Pero ¿qué nos dice el Prozac sobre nuestra idea del hombre? Este fármaco ha transformado el alma en un evento químico. Si mi felicidad es una cantidad química de serotonina en mi cuerpo, ¿qué hay de original en mí? ¿Y qué distingue a un medicamento de una droga? ¿Qué diferencia hay con el éxtasis? ¿Sólo los efectos colaterales? Para los griegos, farmakon indicaba el medicamento y también el veneno. No será inútil entonces recordar brevemente la historia del éxtasis, que no difiere de la de muchas drogas. La píldora más de moda entre los jóvenes fue patentada en Alemania en 1913 como píldora adelgazante, sin ser comercializada. Reaparece en 1953 en el ejército de Estados Unidos, que explora sus efectos en los soldados; llega al mercado como droga terapéutica en 1977 y en 1985 la DEA, la Agencia Federal Antidrogas de Estados Unidos, la veta. Desde entonces encuentra su lugar de origen en laboratorios clandestinos y el de consumo en las discotecas.

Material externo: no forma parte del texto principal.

$ cat src/sv/assert_macros.svh
// Assertion macros shared by the pcm sample quantize packer RTL.
// Needs clk and rst in scope where used; define NO_ASSERTIONS to drop them.
`ifndef ASSERT_MACROS_SVH
`define ASSERT_MACROS_SVH
`ifndef NO_ASSERTIONS
`define PCMSQ_ASSERT_IMP(label, ante, cons) \
  label: assert property (@(posedge clk) disable iff (rst) (ante) |-> (cons)) \
    else $error("pcmsq assertion failed");
`define PCMSQ_ASSERT_NXT(label, ante, cons) \
  label: assert property (@(posedge clk) disable iff (rst) (ante) |=> (cons)) \
    else $error("pcmsq assertion failed");
`else
`define PCMSQ_ASSERT_IMP(label, ante, cons)
`define PCMSQ_ASSERT_NXT(label, ante, cons)
`endif
`endif

$ cat src/sv/pcmsq_pkg.sv
// Shared constants, types and quantizer helpers for the sample packer.
// No dependencies.
package pcmsq_pkg;

  localparam int INPUT_FRAC_BITS = 30;
  localparam int WORK_FRAC = INPUT_FRAC_BITS + 1;
  localparam int MAG_W = WORK_FRAC + 1;
  localparam int FS_W = 31;
  localparam int PROD_W = MAG_W + FS_W;
  localparam logic signed [32:0] LIM = 33'sd1 <<< WORK_FRAC;
  localparam logic [PROD_W-1:0] ROUND = PROD_W'(1) << (WORK_FRAC - 1);

  localparam int QDEPTH = 8;
  localparam int QPTR_W = $clog2(QDEPTH);
  localparam int QCNT_W = QPTR_W + 1;

  localparam logic [1:0] CH_MONO = 2'd1;

  typedef enum logic [1:0] {
    REG_CHANNEL_COUNT = 2'd0,
    REG_SLOT_BYTES    = 2'd1,
    REG_SAMPLE_BITS   = 2'd2
  } reg_index_t;

  typedef struct packed {
    logic [2:0] slot;
    logic [4:0] lsh;
    logic       mono;
    logic       last;
  } lane_ctl_t;

  typedef struct packed {
    logic [63:0] bytes;
    logic [3:0]  total;
    logic        last;
  } frame_t;

  // {neg, magnitude} of a working sample clipped to +/- 2^WORK_FRAC
  function automatic logic [MAG_W:0] clip_mag(input logic signed [32:0] v);
    logic signed [32:0] c;
    logic signed [32:0] a;
    c = v;
    if (c > LIM) c = LIM;
    if (c < -LIM) c = -LIM;
    a = c[32] ? -c : c;
    return {c[32], a[MAG_W-1:0]};
  endfunction

  // round half away from zero, restore sign, left-align in the slot
  function automatic logic [31:0] q_word(input logic [PROD_W-1:0] prod,
                                         input logic neg, input logic [4:0] lsh);
    logic [PROD_W-1:0] s;
    logic [31:0] w;
    s = prod + ROUND;
    w = {1'b0, s[WORK_FRAC+FS_W-1:WORK_FRAC]};
    if (neg) w = 32'd0 - w;
    return w << lsh;
  endfunction

endpackage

Droga y medicamento son entonces categorías muy ambiguas y los conceptos mismos de enfermedad y cura son históricos y culturales. Lo que ayer se percibía como salud o normalidad hoy puede ser considerado patológico. La obesidad, celebrada por Rubens, o la anorexia, elevada a signo místico en el medioevo, hoy son enfermedades porque la ciencia nos ha acostumbrado a ver en un bolillo una peligrosa concentración de carbohidratos y en un pedazo de mantequilla una acumulación de grasas. He aquí las píldoras adelgazantes que bloquean las señales del hambre al cerebro: la ciencia, que nació de la sospecha de que los sentidos y las sensaciones nos engañan, ha encontrado en la bioquímica el camino para embaucar a todo el cuerpo, bajo una capa de legitimidad y hasta de sacralidad. Ahora ya existe una píldora casi para cada deseo: ``un antojito en el día, un antojito en la noche, quedando firme la salud'', comentaría Nietzsche.